An episode from the Legend of Saint Ladislaus provided the subjects for numerous murals painted in medieval churches in Hungary during the 14th to 16th century.

==Historical background==
Ladislaus I of Hungary was a chivalrous king in Hungary in the 11th century. Before becoming the ruler, together with his brother Géza, and king Solomon of Hungary, he fought in Transylvania against armies of Pechenegs and Cumans invading from the steppes. In the story illustrated by the murals, at the Kerlés battlefield Ladislaus observed that a Pecheneg warrior was trying to abduct a Hungarian girl. The royal saint pursued and overcame the warrior and liberated the girl. The battle of the Christian king symbolizes the victory of Christianity over paganism. The legends of King Saint Ladislaus have been written about by chroniclers and depicted in various ways in the visual arts. Frescoes and paintings of the legend can be found on the walls of many medieval Hungarian churches.

== Sequence of the images in the Saint Ladislaus legend mural ==
The sequence of the events portrayed is generally similar all over the churches in medieval Hungary.
- Saint Ladislaus riding his horse in the battlefield catches sight of a pagan warrior holding a Hungarian girl in his saddle.
- Saint Ladislaus begins to pursue him.
- In the last metres before Saint Ladislaus could reach the pagan to stab him, he could not catch up to him
- Saint Ladislaus shouts to the girl: "Catch hold of the pagan at his belt and jump to the ground!"
- The girl does so, and the two warriors, the king and the pagan, begin wrestling.
- Saint Ladislaus can not subdue him, therefore the girl helps the king. She cuts the pagan's Achilles tendon.
- Saint Ladislaus beheads the pagan with the help of the girl.
- In the last scene the girl is resting in the arms of Saint Ladislaus.

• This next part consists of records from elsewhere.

[src/hdl/multi_width_crc_engine_unit_macros.svh]
// Assertion macros shared by the CRC engine RTL.
`ifndef MULTI_WIDTH_CRC_ENGINE_UNIT_MACROS_SVH
`define MULTI_WIDTH_CRC_ENGINE_UNIT_MACROS_SVH

// Same-cycle implication, checked while out of reset.
`define MWCRC_ASSERT_NOW(lbl, clk, rst_n, ante, cons, msg) \
  lbl: assert property (@(posedge clk) disable iff (!rst_n) (ante) |-> (cons)) \
    else $error(msg);

// Next-cycle implication, checked while out of reset.
`define MWCRC_ASSERT_NEXT(lbl, clk, rst_n, ante, cons, msg) \
  lbl: assert property (@(posedge clk) disable iff (!rst_n) (ante) |=> (cons)) \
    else $error(msg);

`endif

[src/hdl/mwcrc_pkg.sv]
// Package with the types, codes and polynomials of the CRC engine.
`timescale 1ns / 1ps
`default_nettype none
package mwcrc_pkg;

  // Width mode codes.
  typedef logic [1:0] crc_mode_t;
  localparam crc_mode_t MODE_CRC8  = 2'd0;
  localparam crc_mode_t MODE_CRC16 = 2'd1;
  localparam crc_mode_t MODE_CRC32 = 2'd2;

  // Configuration register indexes.
  typedef logic [1:0] cfg_index_t;
  localparam cfg_index_t CFG_WIDTH_MODE = 2'd0;
  localparam cfg_index_t CFG_INIT_VALUE = 2'd1;
  localparam cfg_index_t CFG_FINAL_XOR  = 2'd2;

  typedef logic [31:0] crc_word_t;

  // Generator polynomials, top bit implied.
  localparam logic [7:0]  POLY8  = 8'h01;
  localparam logic [15:0] POLY16 = 16'h1021;
  localparam logic [31:0] POLY32 = 32'h04C1_1DB7;

  // Mask that keeps the bits of the selected width.
  function automatic crc_word_t width_mask(input crc_mode_t mode);
    crc_word_t m;
    unique case (mode)
      MODE_CRC8:  m = 32'h0000_00FF;
      MODE_CRC16: m = 32'h0000_FFFF;
      default:    m = 32'hFFFF_FFFF;
    endcase
    return m;
  endfunction

endpackage
`default_nettype wire

[src/hdl/mwcrc_byte_step.sv]
// One byte of MSB-first CRC update for the 8, 16 and 32 bit modes.
`timescale 1ns / 1ps
`default_nettype none
module mwcrc_byte_step (
  input  wire mwcrc_pkg::crc_mode_t mode,
  input  wire mwcrc_pkg::crc_word_t crc_in,
  input  wire logic [7:0]           data_byte,
  output mwcrc_pkg::crc_word_t      crc_out
);
  import mwcrc_pkg::*;

  logic [7:0]  c8;
  logic [15:0] c16;
  logic [31:0] c32;

  // Fold the byte into the top of each register and run eight shift steps.
  always_comb begin
    c8  = crc_in[7:0] ^ data_byte;
    c16 = crc_in[15:0] ^ {data_byte, 8'h00};
    c32 = crc_in ^ {data_byte, 24'h00_0000};
    for (int i = 0; i < 8; i++) begin
      c8  = c8[7]   ? ({c8[6:0], 1'b0} ^ POLY8)   : {c8[6:0], 1'b0};
      c16 = c16[15] ? ({c16[14:0], 1'b0} ^ POLY16) : {c16[14:0], 1'b0};
      c32 = c32[31] ? ({c32[30:0], 1'b0} ^ POLY32) : {c32[30:0], 1'b0};
    end
  end

  // Pick the selected width, zero-extended; the unused code acts as CRC-32.
  always_comb begin
    unique case (mode)
      MODE_CRC8:  crc_out = {24'h00_0000, c8};
      MODE_CRC16: crc_out = {16'h0000, c16};
      default:    crc_out = c32;
    endcase
  end

endmodule
`default_nettype wire

[src/hdl/multi_width_crc_engine_unit.sv]
// A byte transfer is registered in the input stage, then folded into the running CRC;
// a last byte sets out_valid through the result register once that register is free.
// Throughput: one byte per cycle unless a last byte waits on a full, stalled result register;
// the running CRC register closes its loop through the eight unrolled shift steps.
// Reset: synchronous on rst_n; CRC-32 mode, init value and final XOR zero, running CRC zero.
`timescale 1ns / 1ps
`default_nettype none
`include "multi_width_crc_engine_unit_macros.svh"
module multi_width_crc_engine_unit (
  input  wire                         clk,
  input  wire                         rst_n,
  // Configuration write port
  input  wire                         cfg_we,
  input  wire mwcrc_pkg::cfg_index_t  cfg_index,
  input  wire logic [31:0]            cfg_data,
  // Byte input channel
  input  wire                         in_valid,
  output logic                        in_stall,
  input  wire logic [7:0]             in_data_byte,
  input  wire logic                   in_last_byte,
  // Result channel
  output logic                        out_valid,
  input  wire                         out_stall,
  output logic [31:0]                 out_crc_result
);
  import mwcrc_pkg::*;

  crc_mode_t  width_mode_r;
  crc_word_t  init_value_r;
  crc_word_t  final_xor_r;
  crc_word_t  crc_r;
  crc_word_t  crc_nxt;
  crc_word_t  crc_step;

  logic       s1_valid_r;
  logic [7:0] s1_data_r;
  logic       s1_last_r;
  logic       s1_fire;
  logic       in_take;

  logic       out_valid_r;
  crc_word_t  out_crc_r;
  logic       out_free;
  logic       init_write;

  assign init_write = cfg_we && (cfg_index == CFG_INIT_VALUE);

  // Configuration registers.
  always_ff @(posedge clk) begin
    if (!rst_n) begin
      width_mode_r <= MODE_CRC32;
      init_value_r <= '0;
      final_xor_r  <= '0;
    end else if (cfg_we) begin
      unique case (cfg_index)
        CFG_WIDTH_MODE: width_mode_r <= cfg_data[1:0];
        CFG_INIT_VALUE: init_value_r <= cfg_data;
        CFG_FINAL_XOR:  final_xor_r  <= cfg_data;
        default: ;
      endcase
    end
  end

  // Handshake: a non-last byte always moves on; a last byte needs the result slot.
  assign out_free = !out_valid_r || !out_stall;
  assign s1_fire  = s1_valid_r && (!s1_last_r || out_free);
  assign in_stall = s1_valid_r && !s1_fire;
  assign in_take  = in_valid && !in_stall;

  // Input register stage.
  always_ff @(posedge clk) begin
    if (!rst_n) begin
      s1_valid_r <= 1'b0;
    end else if (in_take || s1_fire) begin
      s1_valid_r <= in_take;
    end
  end

  always_ff @(posedge clk) begin
    if (in_take) begin
      s1_data_r <= in_data_byte;
      s1_last_r <= in_last_byte;
    end
  end

  mwcrc_byte_step u_step (
    .mode      (width_mode_r),
    .crc_in    (crc_r),
    .data_byte (s1_data_r),
    .crc_out   (crc_step)
  );

  // Running CRC: an init write reloads it, a last byte restarts from the init value.
  always_comb begin
    crc_nxt = crc_r;
    if (init_write) begin
      crc_nxt = cfg_data;
    end else if (s1_fire) begin
      crc_nxt = s1_last_r ? init_value_r : crc_step;
    end
  end

  always_ff @(posedge clk) begin
    if (!rst_n) begin
      crc_r <= '0;
    end else begin
      crc_r <= crc_nxt;
    end
  end

  // Result register: loaded with the finished CRC when a last byte completes.
  always_ff @(posedge clk) begin
    if (!rst_n) begin
      out_valid_r <= 1'b0;
    end else if (out_free) begin
      out_valid_r <= s1_fire && s1_last_r;
    end
  end

  always_ff @(posedge clk) begin
    if (s1_fire && s1_last_r) begin
      out_crc_r <= (crc_step ^ final_xor_r) & width_mask(width_mode_r);
    end
  end

  assign out_valid      = out_valid_r;
  assign out_crc_result = out_crc_r;

  // A stalled input means a last byte waits on a full, stalled result register.
  `MWCRC_ASSERT_NOW(a_stall_cause, clk, rst_n, in_stall,
    s1_valid_r && s1_last_r && out_valid_r && out_stall,
    "input stalled without a blocked last byte")
  // A completing last byte always shows up as a result.
  `MWCRC_ASSERT_NEXT(a_last_gives_result, clk, rst_n, s1_fire && s1_last_r,
    out_valid_r, "last byte did not produce a result")
  // After a last byte the running CRC restarts from the init value.
  `MWCRC_ASSERT_NEXT(a_crc_restart, clk, rst_n, s1_fire && s1_last_r && !init_write,
    crc_r == $past(init_value_r), "running CRC not reloaded after last byte")
  // A middle byte carries its update into the running CRC.
  `MWCRC_ASSERT_NEXT(a_crc_update, clk, rst_n, s1_fire && !s1_last_r && !init_write,
    crc_r == $past(crc_step), "running CRC missed a byte update")

endmodule
`default_nettype wire

[config.mk]
export PLATFORM = sky130hd
export DESIGN_NAME = multi_width_crc_engine_unit
export DESIGN_NICKNAME = d
export VERILOG_FILES = /design/src/hdl/mwcrc_pkg.sv /design/src/hdl/mwcrc_byte_step.sv /design/src/hdl/multi_width_crc_engine_unit.sv
export VERILOG_INCLUDE_DIRS = /design/src /design/src/hdl
export SDC_FILE = /design/constraint.sdc
export NUM_CORES = 1
export LEC_CHECK = 0
export BUFFER_PORTS_ARGS = -buffer_cell sky130_fd_sc_hd__buf_2
export CAP_MARGIN = 40
export CORE_MARGIN = 1
export CORE_UTILIZATION = 49
export DETAILED_ROUTE_END_ITERATION = 10
export PLACE_DENSITY = 0.69
export RECOVER_POWER = 100
export SYNTH_ARGS = -nofsm -noshare
export SYNTH_HDL_FRONTEND = slang
export SYNTH_SLANG_ARGS = --single-unit
[constraint.sdc]
create_clock -name clk -period 3.6 [get_ports clk]
set_input_delay 0.54 -clock clk [delete_from_list [all_inputs] [get_ports clk]]
set_output_delay 0.54 -clock clk [all_outputs]
set_load 0.02 [all_outputs]
# ---- Yosys cells after proc, flatten, opt, wreduce, memory -nomap -nowiden
# Index checks and enable logic that the tools add are counted.
dict set report classes {
  n_eq_ne 3
  mux 30
  bitwise 21
  n_reduce_logical 19
}
# op count
set op_table {}
lappend op_table {{$mux 27} 8}
lappend op_table {{$mux 32} 4}
lappend op_table {{$pmux 32 s2} 2}
lappend op_table {{$not 14->14} 8}
lappend op_table {{$mux 13} 8}
lappend op_table {{$xor 32x32->32} 2}
lappend op_table {{$and 32x32->32} 1}
lappend op_table {{$not 3->3} 8}
lappend op_table {{$xor 16x16->16} 1}
lappend op_table {{$mux 1} 8}
lappend op_table {{$xor 8x8->8} 1}
lappend op_table {{$reduce_and 2->1} 3}
lappend op_table {{$logic_and 1x1->1} 5}
lappend op_table {{$logic_not 1->1} 5}
lappend op_table {{$eq 2x1->1 const B} 2}
lappend op_table {{$logic_not 2->1} 2}
lappend op_table {{$logic_or 1x1->1} 3}
lappend op_table {{$eq 2x2->1 const B} 1}
lappend op_table {{$reduce_bool 2->1} 1}
dict set report totals {
  output_inout_bits 34
  regBits 141
  in_bits 48
}

# ---- Depth between registers and ports, before layout
dict set report depth {
  ltp_word 21
  ltp_mapped 8
  ltp_nobuf 6
}

# ---- Hierarchy
# From an unflattened synthesis, not the netlist that was laid out.
dict set report unflattened {
  hier_cells 806
  hier_area_um2 7586.0
}
# mod cells_each seq_area_each_um2 instances area_each_um2
set by_module_without_submodules {}
lappend by_module_without_submodules {multi_width_crc_engine_unit 628 3233.1 1 6022.0}
lappend by_module_without_submodules {mwcrc_byte_step 178 0.0 1 1564.0}

# ---- Least setup slack after synthesis
# Ideal clock, no wire load.
dict set report synth_path {
  path_type {register to register}
  from {reg s1_last_r}
  to {reg out_crc_r[0] (netlist: out_crc_result[0]) (enable)}
  stages_incl_launch_ff 5
  n_path_buf 2
  arrival_time_ps 2266
  slack_ps 913
  path_cell_list {edfxtp_1 -> clkbuf_1 -> inv_1 -> clkbuf_1 -> nor2_1}
}
dict set report synth_between {
  elab_chain_cells 4
}
# item line_no
set synth_lines {}
lappend synth_lines {{from (decl)} multi_width_crc_engine_unit.sv:37} ;# logic s1_last_r;
lappend synth_lines {{from (signal assigned)} multi_width_crc_engine_unit.sv:82} ;# s1_last_r <= in_last_byte;
lappend synth_lines {{$logic_not 1->1} multi_width_crc_engine_unit.sv:66} ;# assign s1_fire = s1_valid_r && (!s1_last_r || out_free);
lappend synth_lines {{$logic_or 1x1->1} multi_width_crc_engine_unit.sv:66}
lappend synth_lines {{$logic_and 1x1->1} multi_width_crc_engine_unit.sv:66}
lappend synth_lines {{$logic_and 1x1->1 *} multi_width_crc_engine_unit.sv:121} ;# if (s1_fire && s1_last_r) begin
lappend synth_lines {{to (signal assigned)} multi_width_crc_engine_unit.sv:122} ;# out_crc_r <= (crc_step ^ final_xor_r) & width_mask(width_mode_r);
lappend synth_lines {{to (decl)} multi_width_crc_engine_unit.sv:42} ;# crc_word_t out_crc_r;
# Mark *: on every way between the ends. The rest lies on a longest branch, timed or not.
# A chain may end at the register's enable or synchronous reset.

# ---- Final worst setup path
dict set report layout_path {
  from {reg s1_last_r}
  to {reg out_crc_r[18] (netlist: out_crc_result[18]) (enable)}
}
# The elaborated chain is that of the path after synthesis.

==> results.json <==
{
  "status": "complete, no violations",
  "grt_max_degree": 60,
  "antenna_found_initial": 0,
  "synth_top_family_by_area": "compound AO/OA/AOI/OAI gates",
  "antenna_cells": 0,
  "min_period_ns": 2.96,
  "finalMaxSlewViolations": 0,
  "synth.area.mux_share_pct": 1.00,
  "endpoint": "out_crc_result[18]",
  "critPathMaxStageDelay_ns": 0.75,
  "path_cells": "clkbuf_1, inv_1, nor2_4, buf_12",
  "syn_inst": 779,
  "yosys.area_share.adder_pct": 0,
  "synth_edf_count": 41,
  "cp_top_family": "buffers and inverters",
  "cap_violations": 0,
  "worstSkewPairLatency_ns": 0.42,
  "coreArea_mm2": 0.0146,
  "syn-cell-area_mm2": 0.00737,
  "critical-path-slowest-cell": "clkbuf_1",
  "hpwl_um": 14800,
  "globalplace.congestion": 0.914,
  "rsz0062_at_grt": "false",
  "vdd_drop_max_v": 0.000409,
  "synth_top_area_cell": "dfxtp_1",
  "max_freq_ghz": 0.338,
  "start_util_pct": 50.5,
  "place_area_mm2": 0.00796,
  "synthTopCellsByCount": "173 x nand2_1, 100 x dfxtp_1, 76 x a21boi_0",
  "track_usage_pct": 27.6,
  "fin_util_pct": 57.6,
  "final_nets": 893,
  "netlist.area_leader.share_pct": 27.2,
  "worst_pin_slew_ns": 1.40,
  "vias": 6054,
  "wire_per_inst_um": 19.8,
  "final.setup.worst_slack_ns": 0.637,
  "antenna_left": 0,
  "synth_xor_area_share_pct": 17.6,
  "r2r_cells": 4,
  "r2r_slack_ns": 0.64,
  "yosys.area_share.simple_pct": 14.5,
  "die-height_um": 125,
  "die_w_um": 125,
  "cts_resized": 0,
  "powerDensity_mw_per_mm2": 589,
  "r2r_end": "out_crc_result[18]",
  "port_buffers": 81,
  "cts_max_path_buffers": 2,
  "seq_area_frac_synth_pct": 43.8,
  "fin_area_mm2": 0.00840,
  "finalHoldViolCount": 0,
  "ctsHoldBuffers": 0,
  "synthArstFlopShare_pct": 0,
  "syn-num-nets": 827,
  "crit_path_max_fanout": 20,
  "synth_flop_cell": "dfxtp_1",
  "root_buffer": "clkbuf_16",
  "crit_buf_inv": 3,
  "tns_ns": 0,
  "clkSinkCount": 141,
  "slew_headroom_pct": 6.91,
  "place_ws_ns": 1.09,
  "placementRows": 44,
  "worstPathRequired_ns": 3.72,
  "grt_pass1_wl_um": 33200,
  "period_share_pct": 82.3,
  "cp-start-kind": "flip-flop",
  "io_pins": 82,
  "regArea_mm2": 0.00323,
  "r2r-start": "s1_last_r",
  "multi_input_area_mm2": 0.00388,
  "grt_overflow": 0,
  "cts_setup_buffers": 0,
  "worstSetupStartpoint": "s1_last_r",
  "ys_ff_latch": 141,
  "cp.depth": 4,
  "wirelength_um": 20600,
  "leakage_nw": 3.00,
  "fill_cells": 1281,
  "synthDistinctLibCells": 57,
  "die_area_mm2": 0.0155,
  "drive_gt1_share_pct": 11.2,
  "ys_top_cells_by_area": "dfxtp_1 27%, edfxtp_1 17%, nand2_1 8.8%, xnor2_1 8.0%, a21boi_0 7.7%",
  "clkTransAtPathRegs_ns": 0.06,
  "drc": 0,
  "min_path_type": "input pin to flip-flop",
  "numCtsBuffers": 17,
  "drt_iter0_drc": 520,
  "clock_skew_ns": 0.00772,
  "cts_max_level": 4,
  "arrival_ns": 3.08,
  "cts_tree": "yes",
  "synth_compound_area_share_pct": 20.1,
  "finalSetupViolCount": 0,
  "synth_warnings": 0,
  "grt_pass1_vias": 5916,
  "syn_to_final_growth_pct": 13.9,
  "syn_avg_cell_area_um2": 9.47,
  "first_pass_iters": 5,
  "whs_path_depth": 1,
  "end_kind": "flip-flop",
  "yosysMostFrequentCell": "nand2_1",
  "viasPerCell": 5.81,
  "path_class": "flip-flop to flip-flop"
}
==> layout by cell type (no fill, tap or decap), types with 4 or more instances in the layout <==
master     count
buf_4         10
or2_2          6
o211ai_1      27
o21ai_1        4
xor2_1        23
o21ai_0       20
nand2b_1       5
or2_0          4
clkbuf_16     18
buf_2         42
a21oi_1       26
nor2_1        30
nand2_1      173
a32oi_1        5
nand3_1        5
and3_1         5
clkbuf_1      45
nor3_1         4
mux2i_1        4
inv_1          6
xnor2_1       73
nor2b_1        4
a211oi_1       9
edfxtp_1      41
a21boi_0      80
dfxtp_1      100
a22o_1        12
xnor3_1       11
==> worst min-delay path by stage <==
stage                     startpoint          endpoint
floorplan            init_value_r[6]   init_value_r[6]
global placement     init_value_r[5]   init_value_r[5]
detailed placement  init_value_r[24]  init_value_r[24]
CTS                     in_last_byte         s1_last_r
global route            in_last_byte         s1_last_r
finish                  in_last_byte         s1_last_r
==> worst register-to-register path: cells and delay by family (launching register included) <==
family / cells / cell delay (ns)
buffers and inverters: 3 / 1.66
AND/OR/NAND/NOR: 1 / 0.62
flip-flops: 1 / 0.37
==> stage by stage <==
step	power [mW]	instances	hold slack, ns
3_3_place_gp	3.32	1008	0.450
2_1_floorplan	2.95	779	0.439
3_5_place_dp	3.35	1010	0.458
4_1_cts	5.00	1042	0.279
6_report	4.95	1042	0.294
5_1_grt	5.16	1042	0.287
==> power breakdown <==
group          internal [mW]  switching (mW)  total, mW
Clock                  0.974           0.679       1.65
Combinational          0.620           0.784       1.40
Sequential              1.79          0.0975       1.89
Total                   3.38            1.56       4.95
==> sequential cells by signal, summed over array words and instances (netlist names) <==
signal	count
crc_r	32
final_xor_r	32
init_value_r	32
out_crc_result	32
out_valid	1
s1_data_r	8
s1_last_r	1
s1_valid_r	1
width_mode_r	2
==> routing by layer <==
metal / track usage, % / routed length (um) / part of all wire, %
met5: 0 / 0 / 0
met4: 8.36 / 430 / 2.1
met3: 6.36 / 1460 / 7.1
met2: 43.3 / 9450 / 46
met1: 37.8 / 9300 / 45
==> area by class of cell <==
| type | count | area share [%] |
|---|---|---|
| inverter | 7 | 0.313 |
| multi-input combinational | 582 | 46.3 |
| sequential | 141 | 38.5 |
| clock buffer | 23 | 5.94 |
| tap | 184 | 2.74 |
| timing repair buffer | 96 | 5.56 |
| clock inverter | 9 | 0.685 |
==> cell families after synthesis <==
family / Yosys count
simple gates: 253
compound gates: 208
flops: 141
xor+xnor: 114
buf+inv: 56
mux: 7
No activity file was read; power rests on OpenSTA's default activity.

== The Saint Ladislaus legend in the medieval churches of Hungary ==
Archaeologist Gyula László collected the documents of fifty churches all around the Carpathian basin, where mural had been painted in medieval churches in Hungary. Some of them had been demolished (for example the churches at Homoródszentmárton and Homoródokland), but some of them had been copied in 19th century sketches by József Huszka. These are preserved in the National Heritage Protection Office in Hungary.

Most of the murals were painted during the reigns of Charles I of Hungary, Louis I of Hungary, and Sigismund, Holy Roman Emperor. During their period of rule Saint Ladislaus became the ideal of the ruler kings therefore these kings chose their burying-place at the cathedral of Nagyvárad.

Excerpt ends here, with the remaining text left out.